People love opining on Silicon Valley's gender gap — even if they have no data or even relevant anecdotes to back up their theories about why so few women enter coding or technology professions. The latest offering in the genre comes from software developer Dave Winer, who, like many others, fell into the obvious trap of saying women are inherently bad at programming. Winer, the "protoblogger" who helped develop the first blogs, RSS, and founded Small Picture, Inc, shared his flimsy "theory" on his blog Scripting News Monday evening, where he likened programming to the hunting and gathering our ancestors did in the wilderness...a skill that is not something women are genetically predisposed to do:
Programming is a very modal activity. To be any good at it you have to focus. And be very patient. I imagine it's a lot like sitting in a blind waiting for a rabbit to show up so you can grab it and bring it home for dinner.
Winer, predictably, got torn apart in the comments and on Twitter, where critics called the post "sad" and "poorly thought out." The most up-voted commenter on Winer's own blog, in fact, was a detractor who began her takedown thusly:
If you say "I think there's something about programming that makes women not want to do it" then you are displaying a worldview that's very gender-essentialist. Gender essentialism and sexism walk hand-in-hand.
The dearth of women and minorities in coding has long been a popular topic of discussion: See here, here, and here. Some of it is simply "mansplaining," especially in the case of Winer. But, there's another factor at work here: The false idea of the Silicon Valley meritocracy, which posits that people succeed in computer related professions because they're the simply best at what they do. The logic, it then follows, is that if the industry suffers from alarmingly low numbers of black, Latino, or female programmers, it must have something to do with the individuals themselves, not the larger culture.
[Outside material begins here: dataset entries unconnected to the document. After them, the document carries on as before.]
This design comes from an exercise in tuning for a short achievable clock period on the open sky130 flow, not from production work.
No functional check of the RTL was part of any run shown here.

==> flow/design.v, too long to show whole: its modules and the start of the top module <==
// module pc_sequencer: 24 lines
// module program_mem: 24 lines
// module instr_decode: 22 lines
// module fmul_pipe: 41 lines
// module fmul_s1: 1819 lines
// module fmul_s2: 225 lines
// module alu: 26 lines
// module fmul_exp: 29 lines
// module reg_bank: 50 lines
// module float_core_top: 86 lines
module float_core_top (
  input  logic                clk,
  input  logic                reset,
  input  logic                run,
  input  logic                prog_we,
  input  core_pkg::word_t     prog_data,
  input  core_pkg::port_sel_t p_sel,
  input  core_pkg::word_t     P0,
  input  core_pkg::word_t     P1,
  output core_pkg::word_t     P0_out,
  output core_pkg::word_t     P1_out,
  output core_pkg::word_t     result,
  output logic                result_valid
);
  // ...
==> flow/run.sh <==
#!/bin/bash
# synth_recipe.tcl (not shown) runs the flow's synth.tcl, then flattens the netlist and writes it again
# the make line also repeats each setting of config.mk as NAME=value (left out here)
make -C /OpenROAD-flow-scripts/flow DESIGN_CONFIG=/design/flow/config.mk WORK_HOME=/design/flow/orfs CLKGATE_MAP_FILE= SYNTH_SCRIPT=/design/flow/synth_recipe.tcl finish
==> flow/config.mk <==
export PLATFORM = sky130hd
export DESIGN_NAME = float_core_top
export DESIGN_NICKNAME = float_core_top
export VERILOG_FILES = /design/flow/design.v
export SDC_FILE = /design/flow/constraint.sdc
export NUM_CORES = 4
export LEC_CHECK = 0
export ABC_CLOCK_PERIOD_IN_PS = 5000
export CAP_MARGIN = 20
export CORE_MARGIN = 2
export CORE_UTILIZATION = 40
export SETUP_SLACK_MARGIN = 5
export SLEW_MARGIN = 20
==> flow/constraint.sdc <==
create_clock -name core_clock -period 18.0 [get_ports {clk}]
set_input_delay 3.6000 -clock core_clock [delete_from_list [all_inputs] [get_ports {clk}]]
set_output_delay 3.6000 -clock core_clock [all_outputs]
set_load 0.01 [all_outputs]
==> flow_metrics.env, run 1 <==
export IMPL_outcome="timing/DRC/antenna clean"
export IMPL_synth_edff_count=416
export IMPL_core_area_sq_um=152000
export IMPL_ys_async_sr_fraction=0.529
export IMPL_maxCapViolations=0
export IMPL_gr_usage_met3=0.0699
export IMPL_met2_length_mm=101
export IMPL_drt_first_pass_iters=10
export IMPL_met1_length_mm=94.3
export IMPL_reg2reg_setup_slack_ps=6950
export IMPL_synth_mux_area_frac=0.0636
export IMPL_hold_ws_ps=464
export IMPL_post_cts_repair_setup_buffers=0
export IMPL_placement_cell_area_sq_um=65100
export IMPL_rr_startpoint="u_program_mem.rd_addr[0]"
export IMPL_hold_end="u_program_mem.rd_addr[0]"
export IMPL_utilization=0.450
export IMPL_dieArea_sq_um=156000
export IMPL_synth_fp_nets=6825
export IMPL_cts_repair_resize_count=0
export IMPL_holdCritStartpoint="u_pc_sequencer.pc[0]"
export IMPL_yosysWarningCount=8
export IMPL_final_design_area_no_fill_sq_um=68300
export IMPL_placed_cells=8067
==> inputs of run 2 (changes only) <==
--- a/flow/config.mk
+++ b/flow/config.mk
@@ -5,9 +5,7 @@
 export SDC_FILE = /design/flow/constraint.sdc
 export NUM_CORES = 4
 export LEC_CHECK = 0
-export ABC_CLOCK_PERIOD_IN_PS = 5000
 export CAP_MARGIN = 20
 export CORE_MARGIN = 2
 export CORE_UTILIZATION = 40
-export SETUP_SLACK_MARGIN = 5
 export SLEW_MARGIN = 20
==> run 2 against run 1 <==
Net effect:
- still clean
- worst setup slack better by 330 ps
- maximum frequency is 3.1% higher
- worst hold slack better by 2.0 ps
- sequential share of layout area is essentially flat
- final cell count stayed put
- non-clock buffer count down 8
- via count is 0.58% higher
- critical path depth decreased by 2
- largest cell class unchanged
==> flow_metrics.env, run 2 <==
export IMPL_holdCritStartpoint="u_pc_sequencer.pc[0]"
export IMPL_grt_pass1_vias=50000
export IMPL_routabilityCongestion=1.01
export IMPL_cts_tree="done"
export IMPL_initial_util=0.403
export IMPL_drt_iter0_markers=6996
export IMPL_drt_first_pass_iters=9
export IMPL_post_route_cells_drive_above_1_share=0.101
export IMPL_worst_r2r_endpoint="u_fmul.row2_q[27]"
export IMPL_outcome="timing/DRC/antenna clean"
export IMPL_period_share=0.596
export IMPL_die_extent_in_x_um=395
export IMPL_finalWorstSetupSlack_ps=7280
export IMPL_total_wirelength_mm=232
export IMPL_worst_r2r_cell_count=22
export IMPL_worstSetupStartpointType="register"
export IMPL_report_final_setup_viol=0
export IMPL_synth_edff_count=416
export IMPL_tns_ps=0
export IMPL_antenna_violating_nets_post_route=0
export IMPL_utilization=0.450
export IMPL_report_final_slew_viol_count=0
export IMPL_rr_startpoint="u_program_mem.rd_addr[0]"
export IMPL_commonest_cells_after_routing_fill_and_taps_aside="761 x sky130_fd_sc_hd__nand2_1, 517 x sky130_fd_sc_hd__o21ai_0, 464 x sky130_fd_sc_hd__dfrtp_1"
export IMPL_area_growth_synth_to_final_pct=11.7
export IMPL_synth_seq_area_share=0.395
export IMPL_largest_registers="u_program_mem.mem (416), u_reg_bank.regs (256)"
export IMPL_hold_ws_ps=466
export IMPL_wl_per_cell_um=28.1
export IMPL_reg2reg_setup_slack_ps=7280
export IMPL_worst_setup_hold_path_clk_slew_ps=50
export IMPL_syn_mean_instance_area_sq_um=9.94
export IMPL_postSynthRegisterBits=883
export IMPL_synth_fp_nets=6825
export IMPL_clkLatencyLatePin_ps=760
export IMPL_antenna_violations_before_repair=8
export IMPL_remaining_drc_errors=0
export IMPL_clock_period_minus_final_worst_setup_slack_ps=10720
export IMPL_placement_rows=143
export IMPL_cts_hold_fix_buffers=0
export IMPL_worstMarginPinSlew_ps=1210
export IMPL_worst_hold_path_depth=0
export IMPL_yosysMostFrequentCell="sky130_fd_sc_hd__nand2_1"
export IMPL_cts_root_buffer_cell="sky130_fd_sc_hd__clkbuf_16"
export IMPL_synth_cells_most_frequent="764 x sky130_fd_sc_hd__nand2_1, 518 x sky130_fd_sc_hd__o21ai_0, 467 x sky130_fd_sc_hd__dfrtp_1"
export IMPL_grt_start_max_net_pins=118
export IMPL_post_cts_repair_setup_buffers=0
export IMPL_cts_buf_count=98
export IMPL_skew_ps=106
export IMPL_largest_register_ffs=416
export IMPL_cts_repair_resize_count=0
export IMPL_layout_nets=6795
export IMPL_synth_top_cells_by_area="sky130_fd_sc_hd__edfxtp_1 20%, sky130_fd_sc_hd__dfrtp_1 19%, sky130_fd_sc_hd__fa_1 9.7%, sky130_fd_sc_hd__ha_1 5.4%, sky130_fd_sc_hd__nand2_1 4.7%"
export IMPL_maxCapViolations=0
export IMPL_gr_usage_all_layers=0.290
export IMPL_first_pass_grt_wire_length_mm=340
export IMPL_grt_setup_unrepaired="no"
export IMPL_mappedNetlistArea_sq_um=61200
export IMPL_htree_num_levels=3
export IMPL_commonest_non_fill_non_tap_cell_in_the_layout="sky130_fd_sc_hd__nand2_1"
export IMPL_timing_slew_headroom=0.171
export IMPL_dieArea_sq_um=156000
export IMPL_core_area_sq_um=152000
export IMPL_num_vias=52000
export IMPL_pre_cts_ws_ps=7090
export IMPL_worstPathRequired_ps=18530
export IMPL_ys_dominant_reg_cell="sky130_fd_sc_hd__dfrtp_1"
export IMPL_chip_height_um=395
export IMPL_numPortBuffers=179
export IMPL_yosys_area_top_type_share=0.204
export IMPL_holdCritPathClass="register to register"
export IMPL_biggest_register="u_program_mem.mem"
export IMPL_yosysWarningCount=8
export IMPL_yosys_area_top_type="sky130_fd_sc_hd__edfxtp_1"
export IMPL_yosys_cell_types_count=106
export IMPL_clock_sinks=883
export IMPL_place_detailed_hpwl_mm=161
export IMPL_crit_fanout=51
export IMPL_critical_path_arrival_ps=11250
export IMPL_ys_async_sr_fraction=0.529
export IMPL_vias_per_cell=6.30
export IMPL_worstSetupEndpointType="register"
export IMPL_io_pins=199
export IMPL_globalRouteOverflowTotal=0
export IMPL_postSynthCellCount=6162
export IMPL_clk_path_buf_depth=3
export IMPL_hold_end="u_program_mem.rd_addr[0]"
export IMPL_final_hold_viol_count=0
export IMPL_worst_setup_path_type="register to register"
export IMPL_clock_fmax_ghz=0.0933
## run 2: cell counts after synthesis
No cell type changed its count.
## run 2: kinds of logic (layout without fill, tap and decap cells)
logic type | count (synthesis) | count (layout) | synth area share
flops | 883 | 883 | 0.395
mux | 252 | 252 | 0.0636
fa+ha+maj | 593 | 593 | 0.156
simple gates | 1668 | 1668 | 0.123
buf+inv | 939 | 991 | 0.0612
other cells | 1 | 3 | 0.0000612
compound gates | 1775 | 1775 | 0.194
xor+xnor | 51 | 51 | 0.00742
## run 2: final cells by class
| class | instances | area (sq um) |
|---|---|---|
| fill | 14200 | 83500 |
| inverter | 452 | 1700 |
| tap | 2030 | 2540 |
| antenna | 2 | 5.00 |
| clock inverter | 50 | 588 |
| multi-input combinational | 4340 | 33600 |
| clock buffer | 132 | 2700 |
| timing repair buffer | 357 | 3080 |
| sequential | 883 | 24200 |
## run 2: per-layer routing
metal,up-vias,global-route usage,share of wire
met5,-,0,0.00020
met4,8,0.138,0.054
met3,689,0.0801,0.12
met2,3250,0.436,0.43
met1,25600,0.388,0.40
li1,22400,-,-
## run 2: worst max-delay path, stage by stage, from the launching register on
cell                       delay (ps)
sky130_fd_sc_hd__dfrtp_4          910
sky130_fd_sc_hd__buf_4            790
sky130_fd_sc_hd__mux4_2           590
sky130_fd_sc_hd__a22o_1           260
sky130_fd_sc_hd__a31oi_1          290
sky130_fd_sc_hd__and2_2           220
sky130_fd_sc_hd__buf_4            580
sky130_fd_sc_hd__xnor2_1          230
sky130_fd_sc_hd__nor4_4           560
sky130_fd_sc_hd__buf_4            640
sky130_fd_sc_hd__a21oi_1           80
sky130_fd_sc_hd__o21ba_2          270
sky130_fd_sc_hd__buf_4            520
sky130_fd_sc_hd__inv_2            480
sky130_fd_sc_hd__nor2_1           820
sky130_fd_sc_hd__nor3_1           260
sky130_fd_sc_hd__a222oi_1         700
sky130_fd_sc_hd__fa_1             590
sky130_fd_sc_hd__fa_1             570
sky130_fd_sc_hd__inv_1             60
sky130_fd_sc_hd__fa_1             370
sky130_fd_sc_hd__inv_1             80
sky130_fd_sc_hd__fa_1             420
## run 2: how the worst max path moves through the flow
stage	startpoint	endpoint	slack [ps]
floorplan	reset	other_q[0]	1380
global placement	p_sel[0]	u_fmul.row2_q[27]	7170
detailed placement	p_sel[0]	u_fmul.row2_q[27]	7090
CTS	u_program_mem.rd_addr[0]	u_fmul.row2_q[27]	7540
global route	u_program_mem.rd_addr[0]	u_fmul.row2_q[27]	6870
finish	u_program_mem.rd_addr[0]	u_fmul.row2_q[27]	7280
## run 2: per-stage QoR
stage	instances	cell area (sq um)
2_1_floorplan	6162	61200
3_3_place_gp	8061	65100
3_5_place_dp	8061	65100
4_1_cts	8243	68400
5_1_grt	8245	68400
6_report	8246	68400
==> module program_mem, before the edit <==
module program_mem (
  input  logic            clk,
  input  logic            reset,
  input  logic            prog_we,
  input  core_pkg::word_t prog_data,
  input  core_pkg::addr_t pc,
  output core_pkg::word_t instr
);
  core_pkg::word_t mem [core_pkg::PROG_DEPTH];
  core_pkg::addr_t rd_addr;
  always_ff @(posedge clk)
  begin
    if (prog_we)
      mem[pc] <= prog_data;
  end
  always_ff @(posedge clk or posedge reset)
  begin
    if (reset)
      rd_addr <= '0;
    else
      rd_addr <= pc;   
  end
  assign instr = mem[rd_addr];
endmodule
==> inputs of run 3 (changes only) <==
--- a/flow/design.v
+++ b/flow/design.v
@@ -65,6 +65,7 @@
 );
   core_pkg::word_t mem [core_pkg::PROG_DEPTH];
   core_pkg::addr_t rd_addr;
+  core_pkg::word_t rd_data;
   always_ff @(posedge clk)
   begin
     if (prog_we)
@@ -77,7 +78,11 @@
     else
       rd_addr <= pc;   
   end
-  assign instr = mem[rd_addr];
+  always_ff @(posedge clk)
+  begin
+    rd_data <= prog_we ? prog_data : mem[pc];
+  end
+  assign instr = rd_data;
 endmodule
 module instr_decode (
   input  logic               clk,
--- a/flow/config.mk
+++ b/flow/config.mk
@@ -5,7 +5,9 @@
 export SDC_FILE = /design/flow/constraint.sdc
 export NUM_CORES = 4
 export LEC_CHECK = 0
+export ABC_CLOCK_PERIOD_IN_PS = 4000
 export CAP_MARGIN = 20
 export CORE_MARGIN = 2
 export CORE_UTILIZATION = 40
+export SETUP_SLACK_MARGIN = 5
 export SLEW_MARGIN = 20
==> run 3 against run 2 <==
Net effect:
- sequential share of layout area up 0.13 points
- global-route usage increased by 1.1 points
- maximum frequency down 1.5%
- via count increased by 0.36%
- first-iteration DRC count increased by 6.8%
- critical endpoint unchanged
- die area up 0.43%
- critical path depth is 2 lower
- synthesized area grew 0.44%
- register-to-register slack improved by 160 ps
- core utilization fell by 0.32 points
- design area shrank 0.47%
==> flow_metrics.env, run 3 <==
export IMPL_outcome="timing/DRC/antenna clean"
export IMPL_yosysMostFrequentCell="sky130_fd_sc_hd__nand2_1"
export IMPL_synth_edff_count=416
export IMPL_cts_root_buffer_cell="sky130_fd_sc_hd__clkbuf_16"
export IMPL_cts_repair_resize_count=0
export IMPL_maxCapViolations=0
export IMPL_wl_per_cell_um=29.5
export IMPL_placed_cells=7986
export IMPL_clock_sinks=883
export IMPL_critical_path_top_delay_family="adder cells"
export IMPL_slowest_stage="sky130_fd_sc_hd__nor4_2"
export IMPL_layout_filler_cells=14400
export IMPL_final_hold_viol_count=0
export IMPL_clk_path_buf_depth=3
export IMPL_remaining_drc_errors=0
export IMPL_crit_fanout=38
export IMPL_worst_setup_path_type="input port to register"
export IMPL_drt_first_pass_iters=9
export IMPL_ys_async_sr_fraction=0.523
export IMPL_area_growth_synth_to_final_pct=10.7
export IMPL_cts_buf_count=95
export IMPL_utilization=0.447
export IMPL_hold_ws_ps=467
export IMPL_globalRouteOverflowTotal=0
export IMPL_die_extent_in_x_um=396
export IMPL_yosys_area_top_type_share=0.203
export IMPL_report_final_setup_viol=0
export IMPL_commonest_non_fill_non_tap_cell_in_the_layout="sky130_fd_sc_hd__nand2_1"
export IMPL_postSynthCellCount=6128
export IMPL_synth_cells_most_frequent="757 x sky130_fd_sc_hd__nand2_1, 462 x sky130_fd_sc_hd__dfrtp_1, 416 x sky130_fd_sc_hd__edfxtp_1"
export IMPL_worstSetupEndpointType="register"
export IMPL_initial_util=0.404
export IMPL_worst_r2r_endpoint="u_fmul.row2_q[27]"
export IMPL_worstPathRequired_ps=18570
export IMPL_post_route_cells_drive_above_1_share=0.102
export IMPL_numPortBuffers=179
export IMPL_worst_hold_path_depth=0
export IMPL_largest_registers="u_program_mem.mem (416), u_reg_bank.regs (256)"
export IMPL_chip_height_um=396
export IMPL_io_pins=199
export IMPL_synth_top_cells_by_area="sky130_fd_sc_hd__edfxtp_1 20%, sky130_fd_sc_hd__dfrtp_1 19%, sky130_fd_sc_hd__fa_1 9.7%, sky130_fd_sc_hd__ha_1 5.4%, sky130_fd_sc_hd__nand2_1 4.6%"
export IMPL_routabilityCongestion=1.00
export IMPL_dieArea_sq_um=157000
export IMPL_antenna_violations_before_repair=11
export IMPL_synth_seq_area_share=0.393
export IMPL_critPathCapture="u_fmul.row2_q[27]"
export IMPL_grt_pass1_vias=49300
export IMPL_timing_slew_headroom=0.196
export IMPL_report_final_slew_viol_count=0
export IMPL_worstSetupStartpointType="input port"
export IMPL_clock_fmax_ghz=0.0919
export IMPL_rr_startpoint="u_fmul.row2_q[3]"
export IMPL_layout_nets=6716
export IMPL_holdCritPathClass="register to register"
export IMPL_drt_iter0_markers=7473
export IMPL_yosys_area_top_type="sky130_fd_sc_hd__edfxtp_1"
export IMPL_core_area_sq_um=152000
export IMPL_antenna_violating_nets_post_route=0
export IMPL_grt_setup_unrepaired="no"
export IMPL_worst_setup_hold_path_clk_slew_ps=60
export IMPL_num_vias=52200
export IMPL_grt_start_max_net_pins=171
export IMPL_setup_worst_path_start="p_sel[0]"
export IMPL_synth_fp_nets=6791
export IMPL_cell_count_final_fillers_out=8168
export IMPL_path_cells="clkdlybuf4s50_1, nor4_2, buf_4, mux2i_1, o21ai_0, a21oi_2, a22o_1, buf_4, inv_2, buf_4, xnor2_1, nor2_1, a211oi_1, fa_1, fa_1, fa_1, inv_1, fa_1, inv_1, fa_1"
export IMPL_yosys_cell_types_count=121
export IMPL_reg2reg_setup_slack_ps=7440
export IMPL_postSynthRegisterBits=883
export IMPL_yosysWarningCount=8
export IMPL_clock_period_minus_final_worst_setup_slack_ps=10890
export IMPL_post_cts_repair_setup_buffers=0
export IMPL_clkLatencyLatePin_ps=750
export IMPL_mappedNetlistArea_sq_um=61500
export IMPL_tns_ps=0
export IMPL_worstMarginPinSlew_ps=1210
export IMPL_first_pass_grt_wire_length_mm=350
export IMPL_worst_r2r_cell_count=27
export IMPL_skew_ps=60.4
export IMPL_cts_tree="done"
export IMPL_top_cell_by_count_worst_path="sky130_fd_sc_hd__fa_1"
export IMPL_ys_dominant_reg_cell="sky130_fd_sc_hd__dfrtp_1"
export IMPL_place_detailed_hpwl_mm=166
export IMPL_total_wirelength_mm=241
export IMPL_period_share=0.605
export IMPL_syn_mean_instance_area_sq_um=10.0
export IMPL_cp_num_cells=20
export IMPL_critical_path_arrival_ps=11450
export IMPL_gr_usage_all_layers=0.302
export IMPL_cts_hold_fix_buffers=0
export IMPL_biggest_register="u_program_mem.mem"
export IMPL_placement_rows=143
export IMPL_vias_per_cell=6.39
export IMPL_cpPeakStageDelay_ps=880
export IMPL_htree_num_levels=3
export IMPL_largest_register_ffs=416
export IMPL_commonest_cells_after_routing_fill_and_taps_aside="747 x sky130_fd_sc_hd__nand2_1, 462 x sky130_fd_sc_hd__dfrtp_1, 416 x sky130_fd_sc_hd__edfxtp_1"
export IMPL_critical_path_buf_inv_count=7
[run 3: changes by cell type after synthesis, sizes merged, moves of 15 or more]
| cell | change |
|---|---|
| a221oi | +22 |
| nor2 | -17 |
| a21oi | -15 |
| buf | +62 |
| a211o | +16 |
| mux2i | +17 |
| o221ai | +21 |
| a311oi | -19 |
| clkbuf | -53 |
| o2111ai | -16 |
| a211oi | -16 |
| nand3 | -36 |
| o211ai | +27 |
[run 3: area by class of cell]
cell class / count / area [sq um] / share of cell area
Clock inverter: 48 / 510 / 0.00750
Antenna cell: 5 / 12.5 / 0.000184
Inverter: 454 / 1710 / 0.0251
Timing Repair Buffer: 324 / 2870 / 0.0421
Clock buffer: 129 / 2650 / 0.0389
Multi-Input combinational cell: 4295 / 33600 / 0.494
Sequential cell: 883 / 24200 / 0.355
Tap cell: 2030 / 2540 / 0.0373
[run 3: logic make-up after synthesis]
kind of cell,share of synthesized area
mux,0.0660
buf+inv,0.0645
xor+xnor,0.0106
fa+ha+maj,0.156
flops,0.393
simple gates,0.113
compound gates,0.197
other cells,0.0000610
[run 3: metal layers]
metal  up-vias  GRT usage  wire length (um)
met1     25700      0.409             95700
met3       787     0.0751             27100
met5         -          0                48
li1      22200          -                 -
met2      3494      0.443            102000
met4         8      0.162             15700
[run 3: how the worst min path moves through the flow]
stage                                     from       end  slack (ps)
after CTS                 u_pc_sequencer.pc[0]  register         460
after floorplan           u_pc_sequencer.pc[2]  register         370
after global routing      u_pc_sequencer.pc[0]  register         490
after detailed placement  u_pc_sequencer.pc[0]  register         450
after global placement    u_pc_sequencer.pc[0]  register         460
final                     u_pc_sequencer.pc[0]  register         470
[run 3: per-stage QoR]
stage	worst slack (ps)	area (sq um)
3_5_place_dp	6720	65000
2_1_floorplan	8150	61500
4_1_cts	7500	68100
6_report	7110	68100
3_3_place_gp	6740	64900
5_1_grt	7070	68100
==> inputs of run 4 (changes only) <==
==> flow/flow/run.sh (new file) <==
#!/bin/bash
# The standard layout, with timing repair aimed well below the clock period:
# the design's own critical loop is far shorter than the period, and
# repair_timing only works on paths whose slack is under its margin.
set -uo pipefail
bash standard.sh SETUP_SLACK_MARGIN=12 finish > make.log 2>&1
==> flow/standard.sh (new file) <==
#!/bin/bash
# synth_recipe.tcl (not shown) runs the flow's synth.tcl, then flattens the netlist and writes it again
# the make line also repeats each setting of config.mk as NAME=value (left out here)
make -C /OpenROAD-flow-scripts/flow DESIGN_CONFIG=/design/flow/config.mk WORK_HOME=/design/flow/orfs CLKGATE_MAP_FILE= SYNTH_SCRIPT=/design/flow/synth_recipe.tcl "${@:-finish}"
removed: flow/run.sh
==> run 4 against run 3 <==
Net effect:
- register-to-register slack better by 2600 ps
- clock-buffer cell count shrank 2
- still clean
- critical path depth fell by 3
This is exactly the sort of problematic mindset and inability or unwillingness to look at structural issues that leads to nonsense like Winer's hunter gatherer theory, or assertions that "women just aren't good at programming", aren't "attracted to programming at all" or don't work hard enough. It also, unreasonably, puts the burden on women, rather than the very real "artificial barriers" keeping them out of the field, as Ellen Spertus, a computer science professor who wrote the seminal 1991 paper "Why Are There So Few Females in Computer Science?" told The New York Times in 2008.